The American people know this, Mr. Speaker. It is not a complicated
thing. If you poll that out there and you ask them, 80 to 90 percent of
the American people, they say: Yes, you ought to have to work if you
are going to eat. It is Biblical, it is John Smith's rule, and it is
the rule within the culture of the American people. It is just a rule
that is hard to get passed here on the floor of the House.
We don't force anybody off of food stamps. We only look at the people
that are able-bodied, between the ages of, I believe it is, 18 to 59. I
know it is not any older than 59. And we say: If you want to get food
stamps, then, fine, we will give them to you, but you have to work 20
hours a week or go to school 20 hours a week, or some combination of
your own improvement 20 hours a week.
Well, 20 hours a week, is that too much to ask, Mr. Speaker, for
someone to put in 20 hours a week in order to eat for free all the
other hours of the week? I think it is entirely reasonable. And,
furthermore, all work has dignity, all work has honor, all work
enhances the character and the work ethic of the people doing it. There
is no shame in being productive. There is honor in being productive.
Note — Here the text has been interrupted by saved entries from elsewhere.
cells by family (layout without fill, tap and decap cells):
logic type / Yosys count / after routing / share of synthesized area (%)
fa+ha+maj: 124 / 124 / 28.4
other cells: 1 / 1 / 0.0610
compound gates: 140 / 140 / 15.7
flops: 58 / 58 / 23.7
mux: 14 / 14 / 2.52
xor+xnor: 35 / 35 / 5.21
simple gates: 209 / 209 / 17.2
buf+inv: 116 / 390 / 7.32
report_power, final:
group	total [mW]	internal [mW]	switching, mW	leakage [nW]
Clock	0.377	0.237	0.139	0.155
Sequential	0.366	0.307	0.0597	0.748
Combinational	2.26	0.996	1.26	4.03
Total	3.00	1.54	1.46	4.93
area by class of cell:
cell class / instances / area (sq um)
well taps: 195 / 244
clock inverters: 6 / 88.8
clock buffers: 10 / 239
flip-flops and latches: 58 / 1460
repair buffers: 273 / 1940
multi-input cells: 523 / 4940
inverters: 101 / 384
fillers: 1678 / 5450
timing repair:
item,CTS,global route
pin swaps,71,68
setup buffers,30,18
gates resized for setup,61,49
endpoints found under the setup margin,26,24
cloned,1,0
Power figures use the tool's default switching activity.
`src/hw/tsc_pkg.sv`:
```
// package of constants and types for the trace store controller state machine
package tsc_pkg;
  localparam int DATA_W = 32;
  localparam int ADDR_W = 4;
  localparam int PTR_W = 4;
  localparam int DEPTH = 16;
  // register word offsets
  localparam logic [ADDR_W-1:0] OFF_CONTROL = 4'h0;
  localparam logic [ADDR_W-1:0] OFF_STATUS = 4'h1;
  localparam logic [ADDR_W-1:0] OFF_MODE = 4'h2;
  localparam logic [ADDR_W-1:0] OFF_FLUSH_CTL = 4'h3;
  localparam logic [ADDR_W-1:0] OFF_READ_DATA = 4'h4;
  localparam logic [ADDR_W-1:0] OFF_READ_PTR = 4'h5;
  localparam logic [ADDR_W-1:0] OFF_PTR_ADVANCE = 4'h6;
  localparam logic [ADDR_W-1:0] OFF_CONFIG = 4'h7;
  // control_reg / status_reg field positions
  localparam int CTL_CAPTURE_BIT = 0;
  localparam int STS_IDLE_BIT = 0;
  localparam int STS_MEMORY_ERROR_FLAG_BIT = 1;
  localparam int STS_EMPTY_BIT = 2;
  localparam int STS_FULL_BIT = 3;
  localparam int STS_STATE_LSB = 4;
  // formatter_flush_control field positions
  localparam int FFC_STOP_AFTER_FLUSH = 0;
  localparam int FFC_MANUAL_FLUSH = 1;
  localparam int FFC_DRAIN_REQUEST = 2;
  // mode and configuration encodings
  localparam logic [1:0] MODE_CIRCULAR = 2'h0;
  localparam logic [1:0] MODE_SW_FIFO_ONE = 2'h1;
  localparam logic [1:0] MODE_HW_FIFO = 2'h2;
  localparam logic [1:0] MODE_SW_FIFO_TWO = 2'h3;
  localparam logic [1:0] CFG_LOCAL = 2'h0;
  localparam logic [1:0] CFG_FORWARD = 2'h1;
  localparam logic [1:0] CFG_SYSMEM = 2'h2;
  localparam logic [1:0] CFG_STREAM = 2'h3;
  localparam logic [DATA_W-1:0] NO_DATA = 32'h0fffffff;
  localparam logic [1:0] RESET_MODE = 2'h0;
  localparam logic [1:0] RESET_CFG = 2'h0;
  typedef enum logic [2:0] {
    ST_DISABLED, ST_RUNNING, ST_STOPPING, ST_DRAINING, ST_STOPPED, ST_DISABLING
  } tsc_state_t;
endpackage

```
`src/hw/tsc_mem_if.sv`:
```
// carrier between controller and trace memory
`timescale 1ns/1ps
`default_nettype none
interface tsc_mem_if;
  import tsc_pkg::*;
  logic wr_en;
  logic [PTR_W-1:0] wr_addr;
  logic [DATA_W-1:0] wr_data;
  logic [PTR_W-1:0] rd_addr;
  logic [DATA_W-1:0] rd_data;
  modport ctl (output wr_en, output wr_addr, output wr_data, output rd_addr, input rd_data);
  modport mem (input wr_en, input wr_addr, input wr_data, input rd_addr, output rd_data);
endinterface
`default_nettype wire

```
`src/hw/tsc_mem.sv`:
```
// small trace memory with registered read data
`timescale 1ns/1ps
`default_nettype none
module tsc_mem (
  input wire logic core_clk,
  tsc_mem_if.mem port
);
  import tsc_pkg::*;
  logic [DATA_W-1:0] store [DEPTH];
  always_ff @(posedge core_clk) begin
    if (port.wr_en) begin
      store[port.wr_addr] <= port.wr_data;
    end
    port.rd_data <= store[port.rd_addr];
  end
endmodule
`default_nettype wire

```
`src/hw/tsc_ctrl.sv`:
```
// trace store controller: architectural state machine, trace buffer and register port
//
// Design decisions made here: the address map and the strobed register port.
`timescale 1ns/1ps
`default_nettype none
//
// Contract
// [RULE_01] reset or clearing capture enable leads to disabled, idle flag set
// [RULE_02] mode and flush settings inert while disabled; buffer readable, manual pointer
// [RULE_03] enable set in disabled starts running; stop event moves to stopping
// [RULE_04] stopping drains pipeline and reports the same status as running
// [RULE_05] stopped reached only when pipeline, padding and write buffer empty
// [RULE_06] hardware fifo mode also needs fifo and unformatter empty
// [RULE_07] software fifo modes need room in fifo for pipeline residue
// [RULE_08] stream configuration stopping waits on stream receiver acceptance
// [RULE_09] forwarding configuration drains buffer out, then returns to stopped
// [RULE_10] stopped captures nothing; buffer readable in memory-backed configurations
// [RULE_11] drain request bit in stopped circular forwarding starts draining
// [RULE_12] stopped: fifo one readable by register, fifo two left in memory
// [RULE_13] clearing enable while stopped returns to disabled
// [RULE_14] streaming configurations give no trace reads over the register port
// [RULE_15] clearing enable in an active state enters disabling, never stopped
// [RULE_16] disabling does not empty hardware fifo; trace discarded
// [RULE_17] disabling exit waits on neither register reads nor forward port; outside hardware fifo mode an open forward beat still holds it
// [RULE_18] full fifo overwritten during disabling so stop completes
// [RULE_19] memory error in disabling or at hard stop: no writes, to disabled
// [RULE_20] a started transfer is never aborted; stall holds disabling
// [RULE_21] empty read returns no-data marker; also marks end of circular buffer
// [RULE_22] fifo two reads return marker; pointer advanced by advance register
// [RULE_23] completed flush with stop-after-flush raises stop event
// [RULE_24] one clock, one reset initialising interfaces and control registers
// [RULE_25] clearing enable during capture stops capture at once
// [RULE_26] idle flag derived from state: set only in disabled and stopped
// [RULE_27] drain request ignored outside stopped circular forwarding
module tsc_ctrl (
  input wire logic core_clk,
  input wire logic sys_rst,
  input wire logic [tsc_pkg::ADDR_W-1:0] reg_addr,
  input wire logic [tsc_pkg::DATA_W-1:0] reg_wdata,
  input wire logic reg_write,
  input wire logic reg_read,
  output logic [tsc_pkg::DATA_W-1:0] reg_rdata,
  input wire logic trace_valid,
  input wire logic [tsc_pkg::DATA_W-1:0] trace_data,
  output logic trace_ready,
  input wire logic pipe_empty,
  input wire logic formatter_empty,
  input wire logic unformatter_empty,
  input wire logic flush_done,
  input wire logic mem_error,
  output logic fwd_valid,
  output logic [tsc_pkg::DATA_W-1:0] fwd_data,
  input wire logic fwd_ready,
  output logic strm_valid,
  output logic [tsc_pkg::DATA_W-1:0] strm_data,
  input wire logic strm_ready,
  output logic flush_request,
  output logic capture_active
);
  import tsc_pkg::*;

  tsc_state_t state;
  tsc_state_t next_state;
  logic capture_enable_bit;
  logic [1:0] mode;
  logic [1:0] config_sel;
  logic stop_after_flush;
  logic memory_error_flag;
  logic flush_pending;
  logic [PTR_W-1:0] wr_ptr;
  logic [PTR_W-1:0] rd_ptr;
  logic [PTR_W:0] level;
  logic rd_pending;
  logic out_busy;
  logic read_hit_pending;
  logic [DATA_W-1:0] rdata_mux;
  logic [PTR_W-1:0] next_rd_ptr;

  tsc_mem_if mem_bus ();
  tsc_mem u_mem (
    .core_clk(core_clk),
    .port(mem_bus)
  );

  function automatic logic hit(input logic [ADDR_W-1:0] a, input logic [ADDR_W-1:0] off);
    return a == off;
  endfunction

  wire wr_ctl = reg_write && hit(reg_addr, OFF_CONTROL);
  wire wr_mode = reg_write && hit(reg_addr, OFF_MODE);
  wire wr_ffc = reg_write && hit(reg_addr, OFF_FLUSH_CTL);
  wire wr_rptr = reg_write && hit(reg_addr, OFF_READ_PTR);
  wire wr_adv = reg_write && hit(reg_addr, OFF_PTR_ADVANCE);
  wire wr_cfg = reg_write && hit(reg_addr, OFF_CONFIG);
  wire rd_data_req = reg_read && hit(reg_addr, OFF_READ_DATA);
  wire new_enable = wr_ctl ? reg_wdata[CTL_CAPTURE_BIT] : capture_enable_bit;

  wire idle_flag = (state == ST_DISABLED) || (state == ST_STOPPED); // RULE_26
  wire buf_empty = (level == '0);
  wire buf_full = (level == (PTR_W + 1)'(DEPTH));
  wire is_circ = (mode == MODE_CIRCULAR);
  wire is_hw = (mode == MODE_HW_FIFO);
  wire is_sw = (mode == MODE_SW_FIFO_ONE) || (mode == MODE_SW_FIFO_TWO);
  wire is_stream = (config_sel == CFG_STREAM) || (config_sel == CFG_SYSMEM && is_hw);
  // stream configuration always behaves as a circular buffer
  wire eff_circ = is_circ || (config_sel == CFG_STREAM);
  // register trace reads: only memory-backed, non-streaming, not fifo two
  wire reg_read_ok = !is_stream && (mode != MODE_SW_FIFO_TWO) && !out_busy; // RULE_14 RULE_22

  // capture only while running; writes overwrite oldest entry in circular mode
  wire capturing = (state == ST_RUNNING); // RULE_10 RULE_25
  wire room = !buf_full || eff_circ;
  // a word is taken only when offered and announced, so the source never loses one
  wire accept = capturing && trace_valid && trace_ready && room;
  // overwrite on full while disabling so the stop sequence can finish
  wire hard_overwrite = (state == ST_DISABLING) && buf_full; // RULE_18

  // stop event from a finished flush when configured
  wire stop_event = flush_pending && flush_done && stop_after_flush; // RULE_23

  // residue lands in the fifo only when there is space for it
  wire fifo_room = !buf_full; // RULE_07
  wire stop_done = pipe_empty && formatter_empty // RULE_05
    && (!is_hw || (unformatter_empty && buf_empty)) // RULE_06
    && (!is_sw || fifo_room)
    && (config_sel != CFG_STREAM || !strm_valid); // RULE_08
  wire drain_req = wr_ffc && reg_wdata[FFC_DRAIN_REQUEST] && (state == ST_STOPPED)
    && is_circ && (config_sel == CFG_FORWARD); // RULE_11 RULE_27
  // a transfer already offered, except a forward beat in hardware fifo mode, must complete before disabled is reached unless a memory error is flagged
  wire transfer_open = (fwd_valid && !fwd_ready && !is_hw) || (strm_valid && !strm_ready); // RULE_20
  wire disable_done = memory_error_flag || mem_error || !transfer_open; // RULE_17 RULE_19

  always_comb begin
    next_state = state;
    unique case (state)
      ST_DISABLED: if (new_enable) next_state = ST_RUNNING; // RULE_03
      ST_RUNNING: begin
        if (!new_enable) next_state = ST_DISABLING; // RULE_15 RULE_25
        else if (stop_event) next_state = ST_STOPPING; // RULE_03
      end
      ST_STOPPING: begin
        if (!new_enable) next_state = ST_DISABLING; // RULE_15
        else if (stop_done) next_state = ST_STOPPED; // RULE_04 RULE_05
      end
      ST_DRAINING: begin
        if (!new_enable) next_state = ST_DISABLING; // RULE_15
        else if (buf_empty && !fwd_valid) next_state = ST_STOPPED; // RULE_09
      end
      ST_STOPPED: begin
        if (!new_enable) next_state = ST_DISABLED; // RULE_13
        else if (drain_req) next_state = ST_DRAINING; // RULE_11
      end
      ST_DISABLING: if (disable_done) next_state = ST_DISABLED; // RULE_15 RULE_19
    endcase
  end

  always_ff @(posedge core_clk) begin
    if (sys_rst) begin
      state <= ST_DISABLED; // RULE_01 RULE_24
    end else begin
      state <= next_state;
    end
  end

  // configuration registers
  always_ff @(posedge core_clk) begin
    if (sys_rst) begin
      capture_enable_bit <= 1'b0; // RULE_01
      mode <= RESET_MODE;
      config_sel <= RESET_CFG;
      stop_after_flush <= 1'b0;
    end else begin
      if (wr_ctl) capture_enable_bit <= reg_wdata[CTL_CAPTURE_BIT];
      // programming mode and configuration only takes hold while disabled
      if (wr_mode && state == ST_DISABLED) mode <= reg_wdata[1:0]; // RULE_02
      if (wr_cfg && state == ST_DISABLED) config_sel <= reg_wdata[1:0];
      if (wr_ffc) stop_after_flush <= reg_wdata[FFC_STOP_AFTER_FLUSH];
    end
  end

  // flush request: held until the sources answer or the state leaves running; set wins over clear
  always_ff @(posedge core_clk) begin
    if (sys_rst) begin
      flush_pending <= 1'b0;
    end else if (wr_ffc && reg_wdata[FFC_MANUAL_FLUSH] && state == ST_RUNNING) begin
      flush_pending <= 1'b1;
    end else if (flush_done || state != ST_RUNNING) begin
      flush_pending <= 1'b0;
    end
  end

  // sticky memory error, cleared only by reset or a status write with the error bit zero, in any state
  always_ff @(posedge core_clk) begin
    if (sys_rst) begin
      memory_error_flag <= 1'b0;
    end else if (mem_error) begin
      memory_error_flag <= 1'b1;
    end else if (reg_write && hit(reg_addr, OFF_STATUS) && !reg_wdata[STS_MEMORY_ERROR_FLAG_BIT]) begin
      memory_error_flag <= 1'b0;
    end
  end

  // buffer pointers and level
  wire pop_fwd = fwd_valid && fwd_ready && !rd_pending;
  wire pop_strm = strm_valid && strm_ready && !rd_pending;
  wire pop_reg = rd_data_req && reg_read_ok && !buf_empty && (mode != MODE_SW_FIFO_TWO);
  wire adv_two = wr_adv && (mode == MODE_SW_FIFO_TWO); // RULE_22
  // leaving disabling for disabled drops whatever remains in the fifo modes outside the stream configuration
  wire discard = (state == ST_DISABLING) && (next_state == ST_DISABLED) && !eff_circ; // RULE_16
  wire wr_do = accept && !(memory_error_flag || mem_error); // RULE_19
  wire overwrite = wr_do && buf_full;
  // hardware fifo empties over the forward port while running or stopping; disabling leaves it
  wire hw_out = is_hw && (config_sel == CFG_FORWARD)
    && (state == ST_RUNNING || state == ST_STOPPING); // RULE_06 RULE_16
  wire fetch = (state == ST_DRAINING || hw_out
    || (config_sel == CFG_STREAM && state != ST_DISABLED))
    && !buf_empty && !out_busy && !rd_pending;
  wire pop = pop_reg || fetch || (adv_two && !buf_empty) || overwrite || hard_overwrite;
  assign next_rd_ptr = wr_rptr ? reg_wdata[PTR_W-1:0] : rd_ptr + PTR_W'(pop); // RULE_02

  always_ff @(posedge core_clk) begin
    if (sys_rst) begin
      wr_ptr <= '0;
      rd_ptr <= '0;
      level <= '0;
    end else if (discard) begin
      rd_ptr <= wr_ptr;
      level <= '0;
    end else begin
      if (wr_do) wr_ptr <= wr_ptr + PTR_W'(1);
      rd_ptr <= next_rd_ptr;
      if (wr_do && !pop) level <= level + (PTR_W + 1)'(1);
      else if (!wr_do && pop) level <= level - (PTR_W + 1)'(1);
    end
  end

  assign mem_bus.wr_en = wr_do;
  assign mem_bus.wr_addr = wr_ptr;
  assign mem_bus.wr_data = trace_data;
  assign mem_bus.rd_addr = rd_ptr;

  // forwarding and stream outputs fed from a one-deep output stage
  always_ff @(posedge core_clk) begin
    if (sys_rst) begin
      rd_pending <= 1'b0;
      out_busy <= 1'b0;
      fwd_valid <= 1'b0;
      strm_valid <= 1'b0;
      fwd_data <= '0;
      strm_data <= '0;
    end else begin
      rd_pending <= fetch;
      if (rd_pending) begin
        out_busy <= 1'b1;
        fwd_valid <= (config_sel == CFG_FORWARD); // RULE_09
        strm_valid <= (config_sel == CFG_STREAM);
        fwd_data <= mem_bus.rd_data;
        strm_data <= mem_bus.rd_data;
      end else if (pop_fwd || pop_strm) begin
        out_busy <= 1'b0;
        fwd_valid <= 1'b0;
        strm_valid <= 1'b0;
      end
    end
  end

  // register reads: one cycle later
  always_ff @(posedge core_clk) begin
    if (sys_rst) begin
      read_hit_pending <= 1'b0;
    end else begin
      read_hit_pending <= pop_reg;
    end
  end

  always_comb begin
    rdata_mux = '0;
    unique case (reg_addr)
      OFF_CONTROL: rdata_mux[CTL_CAPTURE_BIT] = capture_enable_bit;
      OFF_STATUS: begin
        rdata_mux[STS_IDLE_BIT] = idle_flag; // RULE_04
        rdata_mux[STS_MEMORY_ERROR_FLAG_BIT] = memory_error_flag;
        rdata_mux[STS_EMPTY_BIT] = buf_empty;
        rdata_mux[STS_FULL_BIT] = buf_full;
      end
      OFF_MODE: rdata_mux[1:0] = mode;
      OFF_FLUSH_CTL: rdata_mux[FFC_STOP_AFTER_FLUSH] = stop_after_flush;
      OFF_READ_PTR: rdata_mux[PTR_W-1:0] = rd_ptr;
      OFF_CONFIG: rdata_mux[1:0] = config_sel;
      default: rdata_mux = '0;
    endcase
  end

  logic [DATA_W-1:0] held_rdata;
  logic data_slot;
  always_ff @(posedge core_clk) begin
    if (sys_rst) begin
      held_rdata <= '0;
      data_slot <= 1'b0;
    end else begin
      held_rdata <= reg_read ? rdata_mux : '0;
      data_slot <= rd_data_req;
    end
  end

  // an empty or refused data read answers with the marker
  always_comb begin
    if (data_slot) begin
      reg_rdata = read_hit_pending ? mem_bus.rd_data : NO_DATA; // RULE_21 RULE_12
    end else begin
      reg_rdata = held_rdata;
    end
  end

  always_ff @(posedge core_clk) begin
    if (sys_rst) begin
      trace_ready <= 1'b0;
      flush_request <= 1'b0;
      capture_active <= 1'b0;
    end else begin
      trace_ready <= (next_state == ST_RUNNING) && (eff_circ || level < (PTR_W + 1)'(DEPTH - 1));
      flush_request <= flush_pending;
      capture_active <= capture_enable_bit;
    end
  end
endmodule
`default_nettype wire

```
But 20 hours a week, that is only a day's work for a farmer that is
in the field that is out there planting corn or planting soybeans or
harvesting those beans when you see the weather coming in, or combining
corn in the fall. When you go, you go, and there are a lot that put in
20-hour days, and I know because I keep up with them and so do our
crews from time to time. When we have to, you do what you need to do.
So, here we are, a bill that has been shot down here on the floor.
This is the second time this has happened in the last, I will say, 5
years, a farm bill comes out here to the floor. We just need some
Democrats that will support work, and we would have passed this bill
here today.
But looking at the roster of those that voted ``no,'' every Democrat
voted ``no'' on this farm bill. And they didn't vote ``no'' because
they didn't like what was in on the ag side. They voted ``no'' because
there were work environments on the food stamp side.
So when I came to this Congress, there were Democrats here that
believed in work, and they would vote accordingly. We had about 53 Blue
Dog Democrats, moderate Democrats that wanted to get to a balanced
budget, and their agenda was: Let's cut some spending and let's raise
some taxes. Let's get to balance. My agenda was: Let's cut some
spending and get to balance, but we can do business.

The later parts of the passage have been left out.